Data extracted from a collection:
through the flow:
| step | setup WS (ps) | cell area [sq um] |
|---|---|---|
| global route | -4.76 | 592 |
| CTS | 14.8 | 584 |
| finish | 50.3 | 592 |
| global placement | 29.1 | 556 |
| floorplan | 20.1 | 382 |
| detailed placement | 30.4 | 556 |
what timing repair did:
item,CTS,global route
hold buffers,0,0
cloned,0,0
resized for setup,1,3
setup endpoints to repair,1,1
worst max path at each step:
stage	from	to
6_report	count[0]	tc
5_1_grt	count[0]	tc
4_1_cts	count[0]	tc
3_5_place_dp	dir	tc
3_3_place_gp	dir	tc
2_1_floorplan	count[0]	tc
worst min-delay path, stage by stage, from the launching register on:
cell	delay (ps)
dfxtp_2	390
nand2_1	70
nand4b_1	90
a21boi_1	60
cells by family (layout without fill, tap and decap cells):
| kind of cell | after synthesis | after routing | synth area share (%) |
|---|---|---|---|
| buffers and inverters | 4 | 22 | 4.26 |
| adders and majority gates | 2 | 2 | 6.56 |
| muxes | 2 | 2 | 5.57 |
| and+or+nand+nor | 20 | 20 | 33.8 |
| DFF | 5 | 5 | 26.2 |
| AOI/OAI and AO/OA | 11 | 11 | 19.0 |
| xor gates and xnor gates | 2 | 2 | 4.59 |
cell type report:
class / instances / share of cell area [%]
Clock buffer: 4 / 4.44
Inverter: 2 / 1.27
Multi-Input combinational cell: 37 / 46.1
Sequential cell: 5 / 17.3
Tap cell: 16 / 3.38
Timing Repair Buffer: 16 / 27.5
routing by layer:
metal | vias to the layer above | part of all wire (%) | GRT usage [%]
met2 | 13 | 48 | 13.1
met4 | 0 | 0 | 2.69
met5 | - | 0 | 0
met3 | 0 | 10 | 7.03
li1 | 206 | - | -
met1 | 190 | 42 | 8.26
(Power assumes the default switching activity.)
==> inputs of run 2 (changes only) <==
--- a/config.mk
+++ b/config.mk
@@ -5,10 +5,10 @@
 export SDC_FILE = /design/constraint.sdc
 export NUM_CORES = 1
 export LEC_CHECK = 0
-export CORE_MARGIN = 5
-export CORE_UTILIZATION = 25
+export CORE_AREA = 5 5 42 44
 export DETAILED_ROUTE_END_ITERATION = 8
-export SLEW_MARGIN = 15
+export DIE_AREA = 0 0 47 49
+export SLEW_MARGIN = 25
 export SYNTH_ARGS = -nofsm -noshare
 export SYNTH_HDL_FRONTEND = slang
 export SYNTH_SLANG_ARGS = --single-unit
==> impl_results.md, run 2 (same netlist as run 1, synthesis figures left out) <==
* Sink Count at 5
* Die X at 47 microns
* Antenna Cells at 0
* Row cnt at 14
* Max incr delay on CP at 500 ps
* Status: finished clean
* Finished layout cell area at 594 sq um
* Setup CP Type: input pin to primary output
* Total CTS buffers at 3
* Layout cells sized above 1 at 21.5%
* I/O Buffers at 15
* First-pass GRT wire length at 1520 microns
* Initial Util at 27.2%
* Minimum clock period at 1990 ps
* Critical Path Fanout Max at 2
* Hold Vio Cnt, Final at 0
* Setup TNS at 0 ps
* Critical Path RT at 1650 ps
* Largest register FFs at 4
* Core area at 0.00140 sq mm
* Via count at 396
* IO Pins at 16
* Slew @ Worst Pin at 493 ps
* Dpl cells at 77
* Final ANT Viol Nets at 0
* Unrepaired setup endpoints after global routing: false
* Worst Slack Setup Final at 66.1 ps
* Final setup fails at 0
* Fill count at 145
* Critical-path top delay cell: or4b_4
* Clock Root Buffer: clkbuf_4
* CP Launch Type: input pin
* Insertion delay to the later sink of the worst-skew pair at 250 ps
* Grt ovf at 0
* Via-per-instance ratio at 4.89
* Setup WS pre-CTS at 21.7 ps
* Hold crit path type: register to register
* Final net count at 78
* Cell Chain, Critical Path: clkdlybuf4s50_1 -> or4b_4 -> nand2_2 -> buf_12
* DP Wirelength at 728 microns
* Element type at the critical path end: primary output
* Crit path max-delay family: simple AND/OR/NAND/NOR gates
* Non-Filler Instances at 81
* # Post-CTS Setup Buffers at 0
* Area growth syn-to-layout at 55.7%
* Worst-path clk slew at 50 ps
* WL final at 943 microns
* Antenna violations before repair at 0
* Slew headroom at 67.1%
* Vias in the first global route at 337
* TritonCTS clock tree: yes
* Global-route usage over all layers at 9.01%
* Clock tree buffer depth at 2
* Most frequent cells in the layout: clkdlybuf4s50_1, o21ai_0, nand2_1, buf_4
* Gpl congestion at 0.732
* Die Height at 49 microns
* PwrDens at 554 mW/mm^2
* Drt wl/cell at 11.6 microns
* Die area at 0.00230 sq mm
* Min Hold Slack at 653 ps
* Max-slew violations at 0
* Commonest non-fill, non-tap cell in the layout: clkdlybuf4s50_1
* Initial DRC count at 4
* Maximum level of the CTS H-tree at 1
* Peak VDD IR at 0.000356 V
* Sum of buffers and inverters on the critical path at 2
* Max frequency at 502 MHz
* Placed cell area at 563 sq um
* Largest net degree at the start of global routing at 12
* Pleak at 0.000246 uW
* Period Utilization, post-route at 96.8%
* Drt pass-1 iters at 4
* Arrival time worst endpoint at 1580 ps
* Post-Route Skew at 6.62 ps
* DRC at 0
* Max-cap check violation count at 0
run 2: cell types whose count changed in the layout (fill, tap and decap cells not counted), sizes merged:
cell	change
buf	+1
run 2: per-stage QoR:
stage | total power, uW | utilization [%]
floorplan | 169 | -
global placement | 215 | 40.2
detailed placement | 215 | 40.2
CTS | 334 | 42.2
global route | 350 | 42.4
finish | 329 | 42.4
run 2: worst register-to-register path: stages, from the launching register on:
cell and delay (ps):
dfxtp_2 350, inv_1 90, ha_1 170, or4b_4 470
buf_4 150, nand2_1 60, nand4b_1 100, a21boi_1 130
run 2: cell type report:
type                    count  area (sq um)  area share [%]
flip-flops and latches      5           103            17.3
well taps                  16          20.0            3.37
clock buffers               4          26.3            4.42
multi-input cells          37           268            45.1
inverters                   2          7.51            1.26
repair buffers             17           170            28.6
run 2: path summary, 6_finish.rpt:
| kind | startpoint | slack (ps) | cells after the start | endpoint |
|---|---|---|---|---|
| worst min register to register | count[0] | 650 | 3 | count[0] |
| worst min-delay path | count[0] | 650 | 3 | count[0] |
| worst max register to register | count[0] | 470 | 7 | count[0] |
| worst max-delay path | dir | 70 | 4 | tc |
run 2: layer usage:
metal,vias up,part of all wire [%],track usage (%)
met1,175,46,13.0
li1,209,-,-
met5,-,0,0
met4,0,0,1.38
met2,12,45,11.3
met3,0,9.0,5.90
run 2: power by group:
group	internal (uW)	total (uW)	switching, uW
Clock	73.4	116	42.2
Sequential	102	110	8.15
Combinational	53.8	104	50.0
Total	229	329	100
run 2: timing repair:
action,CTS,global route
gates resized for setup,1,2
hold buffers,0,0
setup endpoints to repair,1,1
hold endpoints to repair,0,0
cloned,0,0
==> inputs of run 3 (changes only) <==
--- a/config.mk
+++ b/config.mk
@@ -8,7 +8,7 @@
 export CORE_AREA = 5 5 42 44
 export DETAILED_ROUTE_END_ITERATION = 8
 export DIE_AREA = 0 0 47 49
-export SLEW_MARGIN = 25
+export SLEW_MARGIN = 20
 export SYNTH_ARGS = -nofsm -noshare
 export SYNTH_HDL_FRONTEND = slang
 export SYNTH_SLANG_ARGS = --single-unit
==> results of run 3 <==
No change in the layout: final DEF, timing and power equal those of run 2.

- WHAT YOU ARE ASKED TO DO
Your task for the entries above: copy exactly the span starting with the line with "ratio at 4.89" and going on through the line with "cell in the layout: clkdlybuf4s50_1", both lines included, and nothing else.

- RESULT FOR THIS EXERCISE
* Via-per-instance ratio at 4.89
* Setup WS pre-CTS at 21.7 ps
* Hold crit path type: register to register
* Final net count at 78
* Cell Chain, Critical Path: clkdlybuf4s50_1 -> or4b_4 -> nand2_2 -> buf_12
* DP Wirelength at 728 microns
* Element type at the critical path end: primary output
* Crit path max-delay family: simple AND/OR/NAND/NOR gates
* Non-Filler Instances at 81
* # Post-CTS Setup Buffers at 0
* Area growth syn-to-layout at 55.7%
* Worst-path clk slew at 50 ps
* WL final at 943 microns
* Antenna violations before repair at 0
* Slew headroom at 67.1%
* Vias in the first global route at 337
* TritonCTS clock tree: yes
* Global-route usage over all layers at 9.01%
* Clock tree buffer depth at 2
* Most frequent cells in the layout: clkdlybuf4s50_1, o21ai_0, nand2_1, buf_4
* Gpl congestion at 0.732
* Die Height at 49 microns
* PwrDens at 554 mW/mm^2
* Drt wl/cell at 11.6 microns
* Die area at 0.00230 sq mm
* Min Hold Slack at 653 ps
* Max-slew violations at 0
* Commonest non-fill, non-tap cell in the layout: clkdlybuf4s50_1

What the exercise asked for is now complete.